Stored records
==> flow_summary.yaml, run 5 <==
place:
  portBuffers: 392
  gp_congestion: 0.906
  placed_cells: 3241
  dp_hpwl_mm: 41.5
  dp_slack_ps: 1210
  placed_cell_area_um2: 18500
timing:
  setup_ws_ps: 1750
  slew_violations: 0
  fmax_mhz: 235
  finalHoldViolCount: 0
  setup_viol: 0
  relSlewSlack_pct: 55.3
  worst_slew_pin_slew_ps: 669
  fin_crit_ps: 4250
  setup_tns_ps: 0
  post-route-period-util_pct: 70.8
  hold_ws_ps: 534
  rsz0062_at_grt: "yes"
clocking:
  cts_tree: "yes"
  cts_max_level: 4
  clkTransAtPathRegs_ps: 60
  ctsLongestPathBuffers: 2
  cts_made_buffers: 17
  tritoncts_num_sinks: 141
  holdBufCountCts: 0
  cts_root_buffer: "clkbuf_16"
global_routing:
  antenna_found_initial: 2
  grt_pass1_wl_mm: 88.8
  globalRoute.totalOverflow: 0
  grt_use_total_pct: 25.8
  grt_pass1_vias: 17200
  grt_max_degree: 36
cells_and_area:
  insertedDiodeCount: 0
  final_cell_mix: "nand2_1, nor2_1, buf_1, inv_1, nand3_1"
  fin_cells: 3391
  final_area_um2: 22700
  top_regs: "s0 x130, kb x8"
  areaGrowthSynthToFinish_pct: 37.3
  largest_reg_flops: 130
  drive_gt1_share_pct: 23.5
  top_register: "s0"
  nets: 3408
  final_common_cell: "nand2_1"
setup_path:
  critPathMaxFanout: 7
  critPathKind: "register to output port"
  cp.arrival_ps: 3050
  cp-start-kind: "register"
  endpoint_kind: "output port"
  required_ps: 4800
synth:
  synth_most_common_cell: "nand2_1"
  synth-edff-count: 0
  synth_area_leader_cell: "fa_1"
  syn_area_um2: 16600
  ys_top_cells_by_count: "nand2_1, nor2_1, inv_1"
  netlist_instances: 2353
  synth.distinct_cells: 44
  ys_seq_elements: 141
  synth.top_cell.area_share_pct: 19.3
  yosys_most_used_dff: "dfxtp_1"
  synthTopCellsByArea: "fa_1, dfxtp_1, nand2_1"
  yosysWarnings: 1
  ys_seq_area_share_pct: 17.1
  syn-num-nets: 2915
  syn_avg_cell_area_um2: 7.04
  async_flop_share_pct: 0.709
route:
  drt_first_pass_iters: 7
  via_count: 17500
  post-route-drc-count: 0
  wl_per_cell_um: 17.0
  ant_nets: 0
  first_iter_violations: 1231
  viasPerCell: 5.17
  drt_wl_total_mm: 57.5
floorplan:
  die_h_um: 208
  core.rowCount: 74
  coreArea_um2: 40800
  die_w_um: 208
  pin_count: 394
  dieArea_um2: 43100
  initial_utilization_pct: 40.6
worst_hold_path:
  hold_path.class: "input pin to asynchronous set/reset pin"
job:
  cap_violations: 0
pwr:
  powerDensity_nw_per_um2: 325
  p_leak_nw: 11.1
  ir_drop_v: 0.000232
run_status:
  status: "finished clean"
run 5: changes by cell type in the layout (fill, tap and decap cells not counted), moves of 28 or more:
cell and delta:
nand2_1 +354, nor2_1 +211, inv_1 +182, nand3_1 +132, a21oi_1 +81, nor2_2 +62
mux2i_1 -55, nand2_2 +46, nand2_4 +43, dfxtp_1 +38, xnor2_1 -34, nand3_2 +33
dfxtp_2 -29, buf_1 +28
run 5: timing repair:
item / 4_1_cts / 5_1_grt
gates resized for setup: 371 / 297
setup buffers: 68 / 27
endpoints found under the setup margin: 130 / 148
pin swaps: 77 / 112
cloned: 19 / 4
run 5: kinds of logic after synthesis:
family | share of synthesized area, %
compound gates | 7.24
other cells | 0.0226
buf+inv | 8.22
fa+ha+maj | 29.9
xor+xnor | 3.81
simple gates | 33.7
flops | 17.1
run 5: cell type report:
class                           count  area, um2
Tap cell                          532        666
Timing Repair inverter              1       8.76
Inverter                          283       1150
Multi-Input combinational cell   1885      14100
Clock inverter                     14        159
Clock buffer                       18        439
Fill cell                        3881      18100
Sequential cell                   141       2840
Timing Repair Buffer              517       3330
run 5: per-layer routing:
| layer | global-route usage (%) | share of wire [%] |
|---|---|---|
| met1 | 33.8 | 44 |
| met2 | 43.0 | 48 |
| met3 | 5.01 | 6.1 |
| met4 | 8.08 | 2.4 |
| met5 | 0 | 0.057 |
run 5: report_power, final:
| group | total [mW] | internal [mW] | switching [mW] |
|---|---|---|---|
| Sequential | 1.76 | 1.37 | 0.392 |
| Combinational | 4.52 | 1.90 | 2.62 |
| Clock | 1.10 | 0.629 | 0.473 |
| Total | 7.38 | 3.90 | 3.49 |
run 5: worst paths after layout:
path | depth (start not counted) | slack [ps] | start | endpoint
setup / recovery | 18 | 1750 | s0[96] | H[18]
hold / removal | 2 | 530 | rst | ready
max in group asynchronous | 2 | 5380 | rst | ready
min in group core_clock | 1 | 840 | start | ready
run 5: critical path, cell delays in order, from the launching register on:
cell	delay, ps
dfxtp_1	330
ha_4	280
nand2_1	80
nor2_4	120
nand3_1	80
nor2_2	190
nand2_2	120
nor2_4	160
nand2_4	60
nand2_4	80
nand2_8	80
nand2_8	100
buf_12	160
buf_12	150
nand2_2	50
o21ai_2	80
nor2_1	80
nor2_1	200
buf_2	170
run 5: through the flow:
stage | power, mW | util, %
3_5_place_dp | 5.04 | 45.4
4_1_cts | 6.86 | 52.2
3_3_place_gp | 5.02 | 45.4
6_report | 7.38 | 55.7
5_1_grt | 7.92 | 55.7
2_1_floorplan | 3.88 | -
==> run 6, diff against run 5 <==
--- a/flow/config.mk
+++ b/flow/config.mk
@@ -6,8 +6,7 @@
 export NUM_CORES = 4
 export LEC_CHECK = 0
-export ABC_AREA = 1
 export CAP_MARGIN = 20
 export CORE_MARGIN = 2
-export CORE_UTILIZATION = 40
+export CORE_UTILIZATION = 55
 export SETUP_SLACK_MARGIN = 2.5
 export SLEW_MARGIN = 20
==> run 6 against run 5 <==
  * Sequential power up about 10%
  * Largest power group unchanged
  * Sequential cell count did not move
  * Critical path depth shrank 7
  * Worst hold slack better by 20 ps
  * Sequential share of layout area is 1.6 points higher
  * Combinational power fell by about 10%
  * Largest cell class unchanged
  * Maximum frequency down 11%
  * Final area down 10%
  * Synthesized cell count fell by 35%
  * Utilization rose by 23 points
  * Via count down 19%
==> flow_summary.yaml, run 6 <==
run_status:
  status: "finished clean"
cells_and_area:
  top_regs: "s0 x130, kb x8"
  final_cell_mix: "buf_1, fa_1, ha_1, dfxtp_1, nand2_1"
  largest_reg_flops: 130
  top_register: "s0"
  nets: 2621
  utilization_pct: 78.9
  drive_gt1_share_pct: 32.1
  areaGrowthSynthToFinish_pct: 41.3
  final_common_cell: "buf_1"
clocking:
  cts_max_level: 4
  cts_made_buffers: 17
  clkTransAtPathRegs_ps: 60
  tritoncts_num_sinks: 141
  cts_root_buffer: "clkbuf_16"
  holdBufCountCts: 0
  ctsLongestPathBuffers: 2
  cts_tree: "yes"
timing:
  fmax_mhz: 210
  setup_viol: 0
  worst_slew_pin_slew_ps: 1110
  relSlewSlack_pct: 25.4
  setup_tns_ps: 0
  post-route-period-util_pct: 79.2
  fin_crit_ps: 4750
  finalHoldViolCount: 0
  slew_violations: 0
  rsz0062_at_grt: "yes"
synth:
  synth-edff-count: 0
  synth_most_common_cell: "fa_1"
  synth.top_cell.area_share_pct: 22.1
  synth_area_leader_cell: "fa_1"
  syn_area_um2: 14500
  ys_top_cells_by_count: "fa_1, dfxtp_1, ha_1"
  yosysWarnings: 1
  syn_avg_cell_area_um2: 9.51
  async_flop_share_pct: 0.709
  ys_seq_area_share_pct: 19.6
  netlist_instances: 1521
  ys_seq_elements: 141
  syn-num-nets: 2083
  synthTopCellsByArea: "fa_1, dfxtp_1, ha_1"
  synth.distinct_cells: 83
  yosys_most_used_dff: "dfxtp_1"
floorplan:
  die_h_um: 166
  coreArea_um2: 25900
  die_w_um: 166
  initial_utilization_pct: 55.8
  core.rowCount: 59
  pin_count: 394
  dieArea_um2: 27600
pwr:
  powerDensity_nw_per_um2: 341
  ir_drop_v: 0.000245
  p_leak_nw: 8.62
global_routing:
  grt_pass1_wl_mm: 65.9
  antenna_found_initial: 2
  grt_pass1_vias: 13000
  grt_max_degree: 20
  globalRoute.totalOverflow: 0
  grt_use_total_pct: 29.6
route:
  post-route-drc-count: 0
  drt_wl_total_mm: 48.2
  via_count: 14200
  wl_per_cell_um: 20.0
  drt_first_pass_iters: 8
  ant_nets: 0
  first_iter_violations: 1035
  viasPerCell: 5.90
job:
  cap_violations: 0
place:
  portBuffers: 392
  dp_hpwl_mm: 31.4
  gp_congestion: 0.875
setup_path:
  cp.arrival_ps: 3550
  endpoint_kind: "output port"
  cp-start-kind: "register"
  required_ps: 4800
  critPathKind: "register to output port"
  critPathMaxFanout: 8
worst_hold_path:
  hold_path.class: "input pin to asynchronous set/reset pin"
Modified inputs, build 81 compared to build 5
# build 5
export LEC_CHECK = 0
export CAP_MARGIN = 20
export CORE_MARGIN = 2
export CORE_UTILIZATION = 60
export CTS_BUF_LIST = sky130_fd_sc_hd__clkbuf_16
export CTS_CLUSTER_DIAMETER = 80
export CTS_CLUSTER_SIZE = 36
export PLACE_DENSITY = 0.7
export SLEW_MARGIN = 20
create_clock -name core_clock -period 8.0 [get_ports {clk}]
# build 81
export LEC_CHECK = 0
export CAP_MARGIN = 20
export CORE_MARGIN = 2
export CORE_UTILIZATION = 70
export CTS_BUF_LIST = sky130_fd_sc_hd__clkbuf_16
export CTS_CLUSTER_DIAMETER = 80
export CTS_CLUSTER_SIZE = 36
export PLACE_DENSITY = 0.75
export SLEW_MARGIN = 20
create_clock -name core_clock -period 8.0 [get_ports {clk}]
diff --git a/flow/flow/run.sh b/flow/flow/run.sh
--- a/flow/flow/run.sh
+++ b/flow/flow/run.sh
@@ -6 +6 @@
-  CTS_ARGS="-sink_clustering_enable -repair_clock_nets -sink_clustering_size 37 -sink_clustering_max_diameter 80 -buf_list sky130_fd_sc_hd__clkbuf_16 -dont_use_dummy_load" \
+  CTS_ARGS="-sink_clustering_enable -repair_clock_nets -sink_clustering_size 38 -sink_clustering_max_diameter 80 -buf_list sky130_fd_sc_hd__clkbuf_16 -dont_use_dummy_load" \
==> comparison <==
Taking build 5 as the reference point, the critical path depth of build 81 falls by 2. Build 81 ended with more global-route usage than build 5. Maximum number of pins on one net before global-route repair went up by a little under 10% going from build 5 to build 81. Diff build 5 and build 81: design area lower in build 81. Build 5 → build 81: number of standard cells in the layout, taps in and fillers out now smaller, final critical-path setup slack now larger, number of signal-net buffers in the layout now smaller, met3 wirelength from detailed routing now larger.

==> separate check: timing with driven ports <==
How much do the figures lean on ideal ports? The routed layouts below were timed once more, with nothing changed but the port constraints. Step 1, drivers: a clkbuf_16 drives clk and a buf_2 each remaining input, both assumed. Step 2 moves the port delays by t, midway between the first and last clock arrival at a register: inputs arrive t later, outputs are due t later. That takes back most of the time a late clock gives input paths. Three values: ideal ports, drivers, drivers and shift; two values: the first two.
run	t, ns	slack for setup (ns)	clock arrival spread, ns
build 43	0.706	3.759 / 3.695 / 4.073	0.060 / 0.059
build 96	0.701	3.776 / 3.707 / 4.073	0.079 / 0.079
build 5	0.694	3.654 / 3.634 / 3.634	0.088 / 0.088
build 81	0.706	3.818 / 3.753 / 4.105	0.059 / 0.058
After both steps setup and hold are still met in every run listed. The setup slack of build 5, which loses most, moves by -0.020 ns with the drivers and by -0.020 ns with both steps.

*YOUR GOAL*. Working from the data above, extract solely the lines from the one containing "0.629 | 0.473 |" through the one containing "hold / removal | 2 | 530 | rst | ready", exactly as they appear, both included.

*SOLUTION TO THIS EXERCISE*.
| Clock | 1.10 | 0.629 | 0.473 |
| Total | 7.38 | 3.90 | 3.49 |
run 5: worst paths after layout:
path | depth (start not counted) | slack [ps] | start | endpoint
setup / recovery | 18 | 1750 | s0[96] | H[18]
hold / removal | 2 | 530 | rst | ready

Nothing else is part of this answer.